Hi there, If you have LLVM 18 and 19 at your system, hip uses LLVM 19 no matter the LLVM_SLOT used. Reproducible: Always Steps to Reproduce: 1. Install LLVM 18 and 19 2. Build hip 3. Observe the build log Actual Results: hip is built with clang 19 Expected Results: hip being built with clang 18 Because of this problem, you are likely unable to use any hip project (hipSPARSE, hipBLAS) because will conflict with ROCM 6.1 packages with LLVM 19. I think this is resolved in later ROCM packages.
Created attachment 912565 [details] build.log
# equery uses hip [ Legend : U - final flag setting for installation] [ : I - package is installed with flag ] [ Colors : set, unset ] * Found these USE flags for dev-util/hip-6.1.2: U I - - debug : Enable extra debug codepaths, like asserts and extra output. If you want to get meaningful backtraces see https://wiki.gentoo.org/wiki/Project:Quality_Assurance/Backtraces - - doc : Add extra documentation (API, Javadoc, etc). It is recommended to enable per package instead of globally + + hip : Build HIP runtime + + llvm_slot_18 : Use LLVM 18. - - test : Enable dependencies and/or preparations necessary to run tests (usually controlled by FEATURES=test but can be toggled independently) + + video_cards_amdgpu : Build for AMD platform - - video_cards_nvidia : Build for Nvidia platform
Thanks for the report. HIP should adopt to the LLVM_SLOT mechanism.

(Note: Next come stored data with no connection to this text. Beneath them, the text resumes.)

[config.mk]
export PLATFORM = sky130hd
export DESIGN_NAME = wav_header_parser_top
export DESIGN_NICKNAME = d
export VERILOG_FILES = /design/src/rtl/wavp_pkg.sv /design/src/rtl/wav_header_parser_top.sv /design/src/rtl/wavp_core.sv /design/src/rtl/wavp_skid.sv
export VERILOG_INCLUDE_DIRS = /design/src /design/src/rtl
export SDC_FILE = /design/constraint.sdc
export NUM_CORES = 1
export LEC_CHECK = 0
export BUFFER_PORTS_ARGS = -buffer_cell sky130_fd_sc_hd__buf_2
export CORE_UTILIZATION = 50
export DETAILED_ROUTE_END_ITERATION = 16
export MAX_ROUTING_LAYER = met4
export PLACE_DENSITY = 0.78
export SETUP_SLACK_MARGIN = 0.5
export SLEW_MARGIN = 10
export SYNTH_ARGS = -nofsm -noshare
export SYNTH_HDL_FRONTEND = slang
export SYNTH_SLANG_ARGS = --single-unit
[constraint.sdc]
create_clock -name clk_i -period 5.01 [get_ports clk_i]
set_clock_uncertainty 0.2 [all_clocks]
set_input_delay 1.503 -clock clk_i [delete_from_list [all_inputs] [get_ports clk_i]]
set_output_delay 1.503 -clock clk_i [all_outputs]
set_load 0.02 [all_outputs]
[src/rtl/wav_header_parser_top_defines.svh]
`ifndef WAV_HEADER_PARSER_TOP_DEFINES_SVH
`define WAV_HEADER_PARSER_TOP_DEFINES_SVH

// Same-cycle implication, sampled on clk_i, quiet during reset.
`define WAVP_ASSERT_IMPL(lbl, ante, cons) \
  lbl: assert property (@(posedge clk_i) disable iff (!rst_ni) (ante) |-> (cons)) \
    else $error("wav header parser: check failed");

// Next-cycle implication, sampled on clk_i, quiet during reset.
`define WAVP_ASSERT_NEXT(lbl, ante, cons) \
  lbl: assert property (@(posedge clk_i) disable iff (!rst_ni) (ante) |=> (cons)) \
    else $error("wav header parser: check failed");

`endif

[src/rtl/wavp_pkg.sv]
package wavp_pkg;

  localparam logic [31:0] TAG_RIFF = 32'h5249_4646;
  localparam logic [31:0] TAG_WAVE = 32'h5741_5645;
  localparam logic [31:0] TAG_FMT  = 32'h666D_7420;
  localparam logic [31:0] TAG_DATA = 32'h6461_7461;
  localparam logic [31:0] FMT_BODY_LEN = 32'd16;

  typedef enum logic [3:0] {
    PH_RIFF  = 4'd0,
    PH_RSIZE = 4'd1,
    PH_WAVE  = 4'd2,
    PH_FTAG  = 4'd3,
    PH_FSIZE = 4'd4,
    PH_FSKIP = 4'd5,
    PH_FMT   = 4'd6,
    PH_DTAG  = 4'd7,
    PH_DSIZE = 4'd8,
    PH_DSKIP = 4'd9,
    PH_DATA  = 4'd10,
    PH_DONE  = 4'd11
  } phase_e;

  typedef enum logic [3:0] {
    ST_HEADER  = 4'd0,
    ST_DATA    = 4'd1,
    ST_NORIFF  = 4'd2,
    ST_NOWAVE  = 4'd3,
    ST_NOFMT   = 4'd4,
    ST_NOTPCM  = 4'd5,
    ST_BADCHAN = 4'd6,
    ST_BADBITS = 4'd7,
    ST_NODATA  = 4'd8,
    ST_ZEROCHK = 4'd9,
    ST_EMPTY   = 4'd10,
    ST_TRUNC   = 4'd11,
    ST_IGNORED = 4'd12
  } status_e;

  typedef struct packed {
    status_e     status;
    logic [7:0]  data_byte;
    logic        data_last;
    logic        is_stereo;
    logic        is_16bit;
    logic [31:0] sample_rate;
  } result_t;

endpackage

[src/rtl/wav_header_parser_top.sv]
// Channel   Direction  Handshake                 Beat payload
// input     in         in_valid_i / in_stall_o   byte_value_i, end_of_file_i
// result    out        out_valid_o / out_stall_i status_o, data_byte_o, data_last_o,
//                                                is_stereo_o, is_16bit_o, sample_rate_o
//
// One result beat per input beat; a new byte is taken every cycle while in_stall_o is low.
// The parser state updates and the result is registered in the same edge.
// A two-entry output buffer keeps input flowing through a result stall until
// its second entry fills; in_stall_o only rises when both entries hold.
// rst_ni clears the parser to expect the RIFF tag; end_of_file re-arms it.

module wav_header_parser_top (
  input  logic        clk_i,
  input  logic        rst_ni,
  input  logic        in_valid_i,
  output logic        in_stall_o,
  input  logic [7:0]  byte_value_i,
  input  logic        end_of_file_i,
  output logic        out_valid_o,
  input  logic        out_stall_i,
  output logic [3:0]  status_o,
  output logic [7:0]  data_byte_o,
  output logic        data_last_o,
  output logic        is_stereo_o,
  output logic        is_16bit_o,
  output logic [31:0] sample_rate_o
);

  wavp_pkg::result_t core_res;
  wavp_pkg::result_t out_res;
  logic              acc;

  assign acc = in_valid_i && !in_stall_o;

  wavp_core u_core (
    .clk_i         (clk_i),
    .rst_ni        (rst_ni),
    .acc_i         (acc),
    .byte_value_i  (byte_value_i),
    .end_of_file_i (end_of_file_i),
    .res_o         (core_res)
  );

  wavp_skid u_skid (
    .clk_i        (clk_i),
    .rst_ni       (rst_ni),
    .push_valid_i (in_valid_i),
    .push_res_i   (core_res),
    .push_stall_o (in_stall_o),
    .pop_valid_o  (out_valid_o),
    .pop_stall_i  (out_stall_i),
    .pop_res_o    (out_res)
  );

  assign status_o      = out_res.status;
  assign data_byte_o   = out_res.data_byte;
  assign data_last_o   = out_res.data_last;
  assign is_stereo_o   = out_res.is_stereo;
  assign is_16bit_o    = out_res.is_16bit;
  assign sample_rate_o = out_res.sample_rate;

endmodule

Interestingly enough, dev-util/hip contains no hip code, except for tests and hipRTC_header compiled into machine code. What you see in the log is your systemwide compiler (which can also be g++) and for hipRTC_header you will see clang-18 and /usr/lib/llvm/18/bin/llvm-mc. And for tests it uses hipcc, which inside uses clang-18 too. So there is nothing to fix: LLVM_SLOT applies to GPU code (failure to apply it would result in linking issues in other packages, because LLVM machine code is never forward-compatible between releases), CPU code uses compiler of your choice.
(In reply to Sv. Lockal from comment #4) > Interestingly enough, dev-util/hip contains no hip code, except for tests > and hipRTC_header compiled into machine code. Strictly speaking dev-util/hip[test] contains hip code :) > So there is nothing to fix: LLVM_SLOT applies to GPU code (failure to apply > it would result in linking issues in other packages, because LLVM machine > code is never forward-compatible between releases), CPU code uses compiler > of your choice. Exactly. dev-util/hip provides libamdhip64.so which is a library runs on CPU (contain methods to interact with GPU), so it's OK to use any C++ compiler to compiler its C++ source code. clang-19 is fine. LLVM version only matters when compiling GPU kernels -- because that engages rocm-device-libs, which contains bitcode (compiled LLVM IR), and rocm-comgr, which calls LLVM C++ api. They both interacts with LLVM internal stuff (ABI and API).